Why use deflate instead of gzip for text files served by Apache?
The simple answer is don't.
RFC 2616 defines deflate as:
deflate The "zlib" format defined in RFC 1950 in combination with the "deflate" compression mechanism described in RFC 1951
The zlib format is defined in RFC 1950 as :
0 1
+---+---+
|CMF|FLG| (more-->)
+---+---+
0 1 2 3
+---+---+---+---+
| DICTID | (more-->)
+---+---+---+---+
+=====================+---+---+---+---+
|...compressed data...| ADLER32 |
+=====================+---+---+---+---+
So, a few headers and an ADLER32 checksum
RFC 2616 defines gzip as:
gzip An encoding format produced by the file compression program
"gzip" (GNU zip) as described in RFC 1952 [25]. This format is a
Lempel-Ziv coding (LZ77) with a 32 bit CRC.

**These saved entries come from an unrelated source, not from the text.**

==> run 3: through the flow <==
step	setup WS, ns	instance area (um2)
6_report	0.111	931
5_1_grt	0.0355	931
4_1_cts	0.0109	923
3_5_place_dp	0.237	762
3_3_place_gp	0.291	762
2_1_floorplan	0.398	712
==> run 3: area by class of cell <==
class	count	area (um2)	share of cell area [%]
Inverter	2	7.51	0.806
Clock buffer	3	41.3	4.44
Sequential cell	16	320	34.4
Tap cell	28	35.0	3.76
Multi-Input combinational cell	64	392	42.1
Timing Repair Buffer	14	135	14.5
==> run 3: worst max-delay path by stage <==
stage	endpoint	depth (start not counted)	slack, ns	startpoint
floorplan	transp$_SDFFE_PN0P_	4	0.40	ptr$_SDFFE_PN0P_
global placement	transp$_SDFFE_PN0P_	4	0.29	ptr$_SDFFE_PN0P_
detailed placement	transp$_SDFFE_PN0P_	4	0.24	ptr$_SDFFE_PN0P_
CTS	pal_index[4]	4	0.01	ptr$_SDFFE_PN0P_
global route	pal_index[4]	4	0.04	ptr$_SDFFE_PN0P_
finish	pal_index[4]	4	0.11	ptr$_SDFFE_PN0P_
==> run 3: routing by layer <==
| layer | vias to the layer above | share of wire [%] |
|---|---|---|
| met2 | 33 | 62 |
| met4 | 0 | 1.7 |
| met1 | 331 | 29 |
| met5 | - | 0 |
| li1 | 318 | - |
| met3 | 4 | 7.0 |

RFC 1952 defines the compressed data as:
The format presently uses the DEFLATE method of compression but can be easily extended to use other compression methods.

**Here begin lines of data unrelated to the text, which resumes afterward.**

[src/rtl/seq_detect_arbiter.sv]
// One shared "1001" Mealy detector, time-multiplexed round-robin over N_CH serial channels.
// Optional per-channel saturating match counters: define SEQ_DETECT_MATCH_COUNT_EN.
module seq_detect_arbiter #(
    parameter int N_CH  = 4,
    parameter int CHW   = 2,
    parameter int CNT_W = 8
) (
    input  logic             clock,
    input  logic             reset,
    input  logic [N_CH-1:0]  bit_in,
    input  logic [N_CH-1:0]  bit_valid,
    output logic [N_CH-1:0]  buf_full,
    output logic             z,
    output logic [CHW-1:0]   z_chan,
    output logic [N_CH-1:0]  overflow,
    input  logic             clr_ovf
`ifdef SEQ_DETECT_MATCH_COUNT_EN
    ,
    input  logic [CHW-1:0]   cnt_sel,
    output logic [CNT_W-1:0] cnt_out
`endif
);

    typedef enum logic [1:0] {
        ST_A = 2'b00,   // idle
        ST_B = 2'b01,   // saw 1
        ST_C = 2'b10,   // saw 10
        ST_D = 2'b11    // saw 100
    } det_state_e;

    det_state_e        state_q [N_CH];
    logic [N_CH-1:0]   buf_bit_q,  buf_bit_d;
    logic [N_CH-1:0]   buf_full_q, buf_full_d;
    logic [N_CH-1:0]   overflow_q, overflow_d;
    logic [CHW-1:0]    rr_ptr_q,   rr_ptr_d;
    logic              z_q,        z_d;
    logic [CHW-1:0]    z_chan_q,   z_chan_d;

    logic              grant_vld;
    logic [CHW-1:0]    grant_idx;
    logic [N_CH-1:0]   grant_oh;
    det_state_e        nxt_state;
    logic              match;

    // Round-robin search starting at rr_ptr; N_CH is a power of two so the index wraps for free.
    always_comb begin
        logic [CHW-1:0] idx;
        grant_vld = 1'b0;
        grant_idx = rr_ptr_q;
        for (int k = 0; k < N_CH; k++) begin
            idx = rr_ptr_q + CHW'(k);
            if (!grant_vld && buf_full_q[idx]) begin
                grant_vld = 1'b1;
                grant_idx = idx;
            end
        end
        for (int i = 0; i < N_CH; i++) begin
            grant_oh[i] = grant_vld && (grant_idx == CHW'(i));
        end
    end

    // Shared transition logic, applied to the granted channel's state and buffered bit.
    always_comb begin
        logic b;
        b         = buf_bit_q[grant_idx];
        match     = 1'b0;
        nxt_state = ST_A;
        case (state_q[grant_idx])
            ST_A:    nxt_state = b ? ST_B : ST_A;
            ST_B:    nxt_state = b ? ST_B : ST_C;
            ST_C:    nxt_state = b ? ST_B : ST_D;
            ST_D: begin
                nxt_state = b ? ST_B : ST_A;
                match     = b;
            end
            default: nxt_state = ST_A;
        endcase
    end

    // A granted channel's buffer is free this edge, so a same-edge capture refills it without loss.
    always_comb begin
        buf_full_d = buf_full_q;
        buf_bit_d  = buf_bit_q;
        overflow_d = clr_ovf ? '0 : overflow_q;
        for (int i = 0; i < N_CH; i++) begin
            if (grant_oh[i]) begin
                buf_full_d[i] = 1'b0;
            end
            if (bit_valid[i]) begin
                if (!buf_full_q[i] || grant_oh[i]) begin
                    buf_bit_d[i]  = bit_in[i];
                    buf_full_d[i] = 1'b1;
                end else begin
                    overflow_d[i] = 1'b1;
                end
            end
        end
        rr_ptr_d = grant_vld ? grant_idx + CHW'(1) : rr_ptr_q;
        z_d      = grant_vld && match;
        z_chan_d = grant_vld ? grant_idx : z_chan_q;
    end

    always_ff @(posedge clock or posedge reset) begin
        if (reset) begin
            // NOTE: the per-channel state and buffer arrays are reset too, so a partial sequence never survives reset.
            for (int i = 0; i < N_CH; i++) begin
                state_q[i] <= ST_A;
            end
            buf_bit_q  <= '0;
            buf_full_q <= '0;
            overflow_q <= '0;
            rr_ptr_q   <= '0;
            z_q        <= 1'b0;
            z_chan_q   <= '0;
        end else begin
            if (grant_vld) begin
                state_q[grant_idx] <= nxt_state;
            end
            buf_bit_q  <= buf_bit_d;
            buf_full_q <= buf_full_d;
            overflow_q <= overflow_d;
            rr_ptr_q   <= rr_ptr_d;
            z_q        <= z_d;
            z_chan_q   <= z_chan_d;
        end
    end

    assign buf_full = buf_full_q;
    assign overflow = overflow_q;
    assign z        = z_q;
    assign z_chan   = z_chan_q;

`ifdef SEQ_DETECT_MATCH_COUNT_EN
    logic [CNT_W-1:0] cnt_q [N_CH];

    always_ff @(posedge clock or posedge reset) begin
        if (reset) begin
            for (int i = 0; i < N_CH; i++) begin
                cnt_q[i] <= '0;
            end
        end else if (z_d && (cnt_q[grant_idx] != '1)) begin
            cnt_q[grant_idx] <= cnt_q[grant_idx] + CNT_W'(1);
        end
    end

    assign cnt_out = cnt_q[cnt_sel];
`endif

endmodule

CRC-32 is slower than ADLER32
Compared to a cyclic redundancy check of the same length, it trades reliability for speed (preferring the latter).
So ... we have 2 compression mechanisms that use the same algorithm for compression, but a different algorithm for headers and checksum.
Now, the underlying TCP packets are already pretty reliable, so the issue here is not Adler 32 vs CRC-32 that GZIP uses.
Turns out many browsers over the years implemented an incorrect deflate algorithm. Instead of expecting the zlib header in RFC 1950 they simply expected the compressed payload. Similarly various web servers made the same mistake.
So, over the years browsers started implementing a fuzzy logic deflate implementation, they try for zlib header and adler checksum, if that fails they try for payload.
The result of having complex logic like that is that it is often broken. Verve Studio have a user contributed test section that show how bad the situation is.
For example: deflate works in Safari 4.0 but is broken in Safari 5.1, it also always has issues on IE.
So, best thing to do is avoid deflate altogether, the minor speed boost (due to adler 32) is not worth the risk of broken payloads.
There is some confusion about the naming between the specifications and the HTTP:
- DEFLATE as defined by RFC 1951 is a compressed data format.
- ZLIB as defined by RFC 1950 is a compressed data format that uses the DEFLATE data format.
- GZIP as defined by RFC 1952 is a file format that uses the DEFLATE compressed data format.
But the HTTP uses a different naming:
gzip
An encoding format produced by the file compression program "gzip" (GNU zip) as described in RFC 1952 [25]. This format is a Lempel-Ziv coding (LZ77) with a 32 bit CRC.
deflate
The "zlib" format defined in RFC 1950 [31] in combination with the "deflate" compression mechanism described in RFC 1951 [29].
So to sum up:
gzip
is the GZIP file format.
deflate
is actually the ZLIB data format. (But some clients do also accept the actual DEFLATE data format for deflate
.)
See also this answer on the question What's the difference between the "gzip" and "deflate" HTTP 1.1 encodings?:
What's the difference between the "gzip" and "deflate" HTTP 1.1 encodings?
"gzip" is the gzip format, and "deflate" is the zlib format. They should probably have called the second one "zlib" instead to avoid confusion with the raw deflate compressed data format. While the HTTP 1.1 RFC 2616 correctly points to the zlib specification in RFC 1950 for the "deflate" transfer encoding, there have been reports of servers and browsers that incorrectly produce or expect raw deflate data per the deflate specficiation in RFC 1951, most notably Microsoft. So even though the "deflate" transfer encoding using the zlib format would be the more efficient approach (and in fact exactly what the zlib format was designed for), using the "gzip" transfer encoding is probably more reliable due to an unfortunate choice of name on the part of the HTTP 1.1 authors.
Best Answer
It is apparently due to a misunderstanding resulting from the choice of the name "Deflate". The http standard clearly states that "deflate" really means the zlib format:
However early Microsoft servers would incorrectly deliver raw deflate for "Deflate" (i.e. just RFC 1951 data without the zlib RFC 1950 wrapper). This caused problems, browsers had to try it both ways, and in the end it was simply more reliable to only use gzip.
The impact in bandwidth and execution time to use gzip instead of "Deflate" (zlib), is relatively small. So there we are and there it is likely to remain.
The difference is 12 more bytes for gzip and slightly more CPU time to calculate a CRC instead of an Adler-32.